**WORK TO BE COMPLETED:** Could each record be written out again exactly as it stands?

ENTRIES SHOWN Start Marker

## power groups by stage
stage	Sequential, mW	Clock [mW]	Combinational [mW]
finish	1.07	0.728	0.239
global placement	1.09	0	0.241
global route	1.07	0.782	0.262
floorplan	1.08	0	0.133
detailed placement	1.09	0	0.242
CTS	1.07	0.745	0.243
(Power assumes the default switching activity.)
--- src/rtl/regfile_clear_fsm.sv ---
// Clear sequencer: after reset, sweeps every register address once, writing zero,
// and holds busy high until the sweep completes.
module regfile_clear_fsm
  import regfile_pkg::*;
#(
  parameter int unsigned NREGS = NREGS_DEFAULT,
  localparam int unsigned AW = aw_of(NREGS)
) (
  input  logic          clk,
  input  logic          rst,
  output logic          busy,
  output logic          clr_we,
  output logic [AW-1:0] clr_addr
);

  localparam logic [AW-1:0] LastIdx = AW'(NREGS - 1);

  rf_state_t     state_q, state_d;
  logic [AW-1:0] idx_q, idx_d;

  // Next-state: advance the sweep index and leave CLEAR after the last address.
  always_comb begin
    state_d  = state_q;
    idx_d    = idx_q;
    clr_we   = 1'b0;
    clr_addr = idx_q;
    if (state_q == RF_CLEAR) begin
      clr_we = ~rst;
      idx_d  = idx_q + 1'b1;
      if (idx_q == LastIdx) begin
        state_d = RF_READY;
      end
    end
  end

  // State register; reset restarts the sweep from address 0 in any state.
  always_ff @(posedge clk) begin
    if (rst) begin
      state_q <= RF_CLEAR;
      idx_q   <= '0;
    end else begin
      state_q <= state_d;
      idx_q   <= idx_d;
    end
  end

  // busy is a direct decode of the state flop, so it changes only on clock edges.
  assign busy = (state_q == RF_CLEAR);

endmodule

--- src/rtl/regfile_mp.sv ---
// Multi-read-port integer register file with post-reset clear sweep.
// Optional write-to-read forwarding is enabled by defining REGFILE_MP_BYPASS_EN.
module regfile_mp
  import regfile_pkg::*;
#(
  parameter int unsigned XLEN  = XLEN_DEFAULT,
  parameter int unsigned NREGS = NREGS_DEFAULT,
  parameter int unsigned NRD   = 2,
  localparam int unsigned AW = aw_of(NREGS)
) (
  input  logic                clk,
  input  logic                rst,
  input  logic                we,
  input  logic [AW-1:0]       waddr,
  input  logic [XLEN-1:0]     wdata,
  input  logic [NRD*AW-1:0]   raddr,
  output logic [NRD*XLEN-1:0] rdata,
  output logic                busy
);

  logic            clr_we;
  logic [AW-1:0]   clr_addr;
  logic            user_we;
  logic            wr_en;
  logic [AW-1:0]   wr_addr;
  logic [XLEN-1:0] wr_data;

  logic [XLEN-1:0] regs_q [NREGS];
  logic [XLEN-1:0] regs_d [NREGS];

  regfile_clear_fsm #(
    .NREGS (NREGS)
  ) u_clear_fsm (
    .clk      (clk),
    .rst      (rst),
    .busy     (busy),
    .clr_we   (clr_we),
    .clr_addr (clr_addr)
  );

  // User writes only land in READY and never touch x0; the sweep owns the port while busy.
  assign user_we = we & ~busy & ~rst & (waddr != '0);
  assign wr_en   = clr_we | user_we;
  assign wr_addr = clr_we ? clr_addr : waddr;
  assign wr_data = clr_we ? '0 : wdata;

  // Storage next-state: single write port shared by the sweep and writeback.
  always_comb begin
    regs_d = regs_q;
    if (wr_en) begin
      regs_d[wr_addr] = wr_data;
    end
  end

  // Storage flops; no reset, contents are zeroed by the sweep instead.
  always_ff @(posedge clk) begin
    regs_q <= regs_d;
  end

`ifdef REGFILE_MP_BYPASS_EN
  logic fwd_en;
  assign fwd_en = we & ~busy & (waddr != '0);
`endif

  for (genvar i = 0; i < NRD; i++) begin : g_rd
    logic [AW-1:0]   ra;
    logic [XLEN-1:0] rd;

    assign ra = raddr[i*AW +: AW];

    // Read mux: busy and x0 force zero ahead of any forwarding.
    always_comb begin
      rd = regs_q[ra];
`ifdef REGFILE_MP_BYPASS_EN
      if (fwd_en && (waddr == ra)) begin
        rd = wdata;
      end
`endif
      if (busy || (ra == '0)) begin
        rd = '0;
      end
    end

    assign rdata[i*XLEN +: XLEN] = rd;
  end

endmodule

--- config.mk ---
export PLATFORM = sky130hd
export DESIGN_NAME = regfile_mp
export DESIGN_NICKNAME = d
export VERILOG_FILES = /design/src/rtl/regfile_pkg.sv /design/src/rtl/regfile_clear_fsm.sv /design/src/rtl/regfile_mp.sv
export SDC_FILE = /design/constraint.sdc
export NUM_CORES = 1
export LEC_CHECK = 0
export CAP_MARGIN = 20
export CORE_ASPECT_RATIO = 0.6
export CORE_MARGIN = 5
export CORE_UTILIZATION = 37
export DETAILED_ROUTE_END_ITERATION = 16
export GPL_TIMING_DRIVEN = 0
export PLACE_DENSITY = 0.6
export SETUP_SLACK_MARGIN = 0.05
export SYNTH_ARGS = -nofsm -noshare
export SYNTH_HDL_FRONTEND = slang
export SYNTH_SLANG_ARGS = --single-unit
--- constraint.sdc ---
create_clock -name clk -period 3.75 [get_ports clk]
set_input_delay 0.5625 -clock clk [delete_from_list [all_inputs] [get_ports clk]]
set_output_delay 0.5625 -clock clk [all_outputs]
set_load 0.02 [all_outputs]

ENTRIES SHOWN End Marker

**WRITTEN RESPONSE:**
## power groups by stage
stage	Sequential, mW	Clock [mW]	Combinational [mW]
finish	1.07	0.728	0.239
global placement	1.09	0	0.241
global route	1.07	0.782	0.262
floorplan	1.08	0	0.133
detailed placement	1.09	0	0.242
CTS	1.07	0.745	0.243
(Power assumes the default switching activity.)
--- src/rtl/regfile_clear_fsm.sv ---
// Clear sequencer: after reset, sweeps every register address once, writing zero,
// and holds busy high until the sweep completes.
module regfile_clear_fsm
  import regfile_pkg::*;
#(
  parameter int unsigned NREGS = NREGS_DEFAULT,
  localparam int unsigned AW = aw_of(NREGS)
) (
  input  logic          clk,
  input  logic          rst,
  output logic          busy,
  output logic          clr_we,
  output logic [AW-1:0] clr_addr
);

  localparam logic [AW-1:0] LastIdx = AW'(NREGS - 1);

  rf_state_t     state_q, state_d;
  logic [AW-1:0] idx_q, idx_d;

  // Next-state: advance the sweep index and leave CLEAR after the last address.
  always_comb begin
    state_d  = state_q;
    idx_d    = idx_q;
    clr_we   = 1'b0;
    clr_addr = idx_q;
    if (state_q == RF_CLEAR) begin
      clr_we = ~rst;
      idx_d  = idx_q + 1'b1;
      if (idx_q == LastIdx) begin
        state_d = RF_READY;
      end
    end
  end

  // State register; reset restarts the sweep from address 0 in any state.
  always_ff @(posedge clk) begin
    if (rst) begin
      state_q <= RF_CLEAR;
      idx_q   <= '0;
    end else begin
      state_q <= state_d;
      idx_q   <= idx_d;
    end
  end

  // busy is a direct decode of the state flop, so it changes only on clock edges.
  assign busy = (state_q == RF_CLEAR);

endmodule

--- src/rtl/regfile_mp.sv ---
// Multi-read-port integer register file with post-reset clear sweep.
// Optional write-to-read forwarding is enabled by defining REGFILE_MP_BYPASS_EN.
module regfile_mp
  import regfile_pkg::*;
#(
  parameter int unsigned XLEN  = XLEN_DEFAULT,
  parameter int unsigned NREGS = NREGS_DEFAULT,
  parameter int unsigned NRD   = 2,
  localparam int unsigned AW = aw_of(NREGS)
) (
  input  logic                clk,
  input  logic                rst,
  input  logic                we,
  input  logic [AW-1:0]       waddr,
  input  logic [XLEN-1:0]     wdata,
  input  logic [NRD*AW-1:0]   raddr,
  output logic [NRD*XLEN-1:0] rdata,
  output logic                busy
);

  logic            clr_we;
  logic [AW-1:0]   clr_addr;
  logic            user_we;
  logic            wr_en;
  logic [AW-1:0]   wr_addr;
  logic [XLEN-1:0] wr_data;

  logic [XLEN-1:0] regs_q [NREGS];
  logic [XLEN-1:0] regs_d [NREGS];

  regfile_clear_fsm #(
    .NREGS (NREGS)
  ) u_clear_fsm (
    .clk      (clk),
    .rst      (rst),
    .busy     (busy),
    .clr_we   (clr_we),
    .clr_addr (clr_addr)
  );

  // User writes only land in READY and never touch x0; the sweep owns the port while busy.
  assign user_we = we & ~busy & ~rst & (waddr != '0);
  assign wr_en   = clr_we | user_we;
  assign wr_addr = clr_we ? clr_addr : waddr;
  assign wr_data = clr_we ? '0 : wdata;

  // Storage next-state: single write port shared by the sweep and writeback.
  always_comb begin
    regs_d = regs_q;
    if (wr_en) begin
      regs_d[wr_addr] = wr_data;
    end
  end

  // Storage flops; no reset, contents are zeroed by the sweep instead.
  always_ff @(posedge clk) begin
    regs_q <= regs_d;
  end

`ifdef REGFILE_MP_BYPASS_EN
  logic fwd_en;
  assign fwd_en = we & ~busy & (waddr != '0);
`endif

  for (genvar i = 0; i < NRD; i++) begin : g_rd
    logic [AW-1:0]   ra;
    logic [XLEN-1:0] rd;

    assign ra = raddr[i*AW +: AW];

    // Read mux: busy and x0 force zero ahead of any forwarding.
    always_comb begin
      rd = regs_q[ra];
`ifdef REGFILE_MP_BYPASS_EN
      if (fwd_en && (waddr == ra)) begin
        rd = wdata;
      end
`endif
      if (busy || (ra == '0)) begin
        rd = '0;
      end
    end

    assign rdata[i*XLEN +: XLEN] = rd;
  end

endmodule

--- config.mk ---
export PLATFORM = sky130hd
export DESIGN_NAME = regfile_mp
export DESIGN_NICKNAME = d
export VERILOG_FILES = /design/src/rtl/regfile_pkg.sv /design/src/rtl/regfile_clear_fsm.sv /design/src/rtl/regfile_mp.sv
export SDC_FILE = /design/constraint.sdc
export NUM_CORES = 1
export LEC_CHECK = 0
export CAP_MARGIN = 20
export CORE_ASPECT_RATIO = 0.6
export CORE_MARGIN = 5
export CORE_UTILIZATION = 37
export DETAILED_ROUTE_END_ITERATION = 16
export GPL_TIMING_DRIVEN = 0
export PLACE_DENSITY = 0.6
export SETUP_SLACK_MARGIN = 0.05
export SYNTH_ARGS = -nofsm -noshare
export SYNTH_HDL_FRONTEND = slang
export SYNTH_SLANG_ARGS = --single-unit
--- constraint.sdc ---
create_clock -name clk -period 3.75 [get_ports clk]
set_input_delay 0.5625 -clock clk [delete_from_list [all_inputs] [get_ports clk]]
set_output_delay 0.5625 -clock clk [all_outputs]
set_load 0.02 [all_outputs]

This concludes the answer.